Your goal - From the line containing "or2_2 20, xnor2_1 41, xor2_1 103" to the final line of the listing, restate each line word for word and add nothing.

################

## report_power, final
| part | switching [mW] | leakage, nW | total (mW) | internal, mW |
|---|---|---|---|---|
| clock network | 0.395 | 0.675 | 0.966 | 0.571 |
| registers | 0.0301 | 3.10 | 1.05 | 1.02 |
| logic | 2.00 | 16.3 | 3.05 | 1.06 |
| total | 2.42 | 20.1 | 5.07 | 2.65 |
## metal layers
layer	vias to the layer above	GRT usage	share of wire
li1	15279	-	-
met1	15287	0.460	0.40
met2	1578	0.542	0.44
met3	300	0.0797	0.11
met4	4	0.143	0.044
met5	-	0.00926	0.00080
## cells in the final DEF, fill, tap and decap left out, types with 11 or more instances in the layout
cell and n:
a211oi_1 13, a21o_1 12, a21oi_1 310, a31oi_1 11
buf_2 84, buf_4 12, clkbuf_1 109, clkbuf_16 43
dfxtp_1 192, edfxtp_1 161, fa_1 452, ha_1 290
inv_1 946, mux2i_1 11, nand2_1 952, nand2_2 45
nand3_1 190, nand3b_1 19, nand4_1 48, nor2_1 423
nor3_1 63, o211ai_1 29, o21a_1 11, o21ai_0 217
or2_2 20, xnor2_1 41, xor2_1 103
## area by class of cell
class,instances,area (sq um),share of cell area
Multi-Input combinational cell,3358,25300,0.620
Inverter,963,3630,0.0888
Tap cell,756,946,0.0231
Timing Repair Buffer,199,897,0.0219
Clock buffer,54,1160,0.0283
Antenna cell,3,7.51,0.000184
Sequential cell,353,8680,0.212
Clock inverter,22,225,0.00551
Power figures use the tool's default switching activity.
--- config.mk ---
export PLATFORM = sky130hd
export DESIGN_NAME = csf_ctrl
export DESIGN_NICKNAME = d
export VERILOG_FILES = /design/src/rtl/centroid_slope_sign_features_assert.svh /design/src/rtl/csf_pkg.sv /design/src/rtl/csf_ctrl.sv
export SDC_FILE = /design/constraint.sdc
export NUM_CORES = 1
export LEC_CHECK = 0
export ABC_AREA = 0
export BUFFER_PORTS_ARGS = -buffer_cell sky130_fd_sc_hd__buf_2
export CORE_AREA = 2 2 39 41
export CTS_BUF_LIST = sky130_fd_sc_hd__clkbuf_8
export DETAILED_ROUTE_END_ITERATION = 7
export DIE_AREA = 0 0 41 43
export REMOVE_ABC_BUFFERS = 1
export SLEW_MARGIN = 20
export SYNTH_ARGS = -nofsm -noshare
export SYNTH_HDL_FRONTEND = slang
export SYNTH_SLANG_ARGS = --single-unit
export TNS_END_PERCENT = 50
--- constraint.sdc ---
create_clock -name clk -period 1.9 [get_ports clk]
set_clock_uncertainty 0.15 [all_clocks]
set_input_delay 0.19 -clock clk [delete_from_list [all_inputs] [get_ports clk]]
set_output_delay 0.19 -clock clk [all_outputs]
set_load 0.02 [all_outputs]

################

Solution for this exercise -
or2_2 20, xnor2_1 41, xor2_1 103
## area by class of cell
class,instances,area (sq um),share of cell area
Multi-Input combinational cell,3358,25300,0.620
Inverter,963,3630,0.0888
Tap cell,756,946,0.0231
Timing Repair Buffer,199,897,0.0219
Clock buffer,54,1160,0.0283
Antenna cell,3,7.51,0.000184
Sequential cell,353,8680,0.212
Clock inverter,22,225,0.00551
Power figures use the tool's default switching activity.
--- config.mk ---
export PLATFORM = sky130hd
export DESIGN_NAME = csf_ctrl
export DESIGN_NICKNAME = d
export VERILOG_FILES = /design/src/rtl/centroid_slope_sign_features_assert.svh /design/src/rtl/csf_pkg.sv /design/src/rtl/csf_ctrl.sv
export SDC_FILE = /design/constraint.sdc
export NUM_CORES = 1
export LEC_CHECK = 0
export ABC_AREA = 0
export BUFFER_PORTS_ARGS = -buffer_cell sky130_fd_sc_hd__buf_2
export CORE_AREA = 2 2 39 41
export CTS_BUF_LIST = sky130_fd_sc_hd__clkbuf_8
export DETAILED_ROUTE_END_ITERATION = 7
export DIE_AREA = 0 0 41 43
export REMOVE_ABC_BUFFERS = 1
export SLEW_MARGIN = 20
export SYNTH_ARGS = -nofsm -noshare
export SYNTH_HDL_FRONTEND = slang
export SYNTH_SLANG_ARGS = --single-unit
export TNS_END_PERCENT = 50
--- constraint.sdc ---
create_clock -name clk -period 1.9 [get_ports clk]
set_clock_uncertainty 0.15 [all_clocks]
set_input_delay 0.19 -clock clk [delete_from_list [all_inputs] [get_ports clk]]
set_output_delay 0.19 -clock clk [all_outputs]
set_load 0.02 [all_outputs]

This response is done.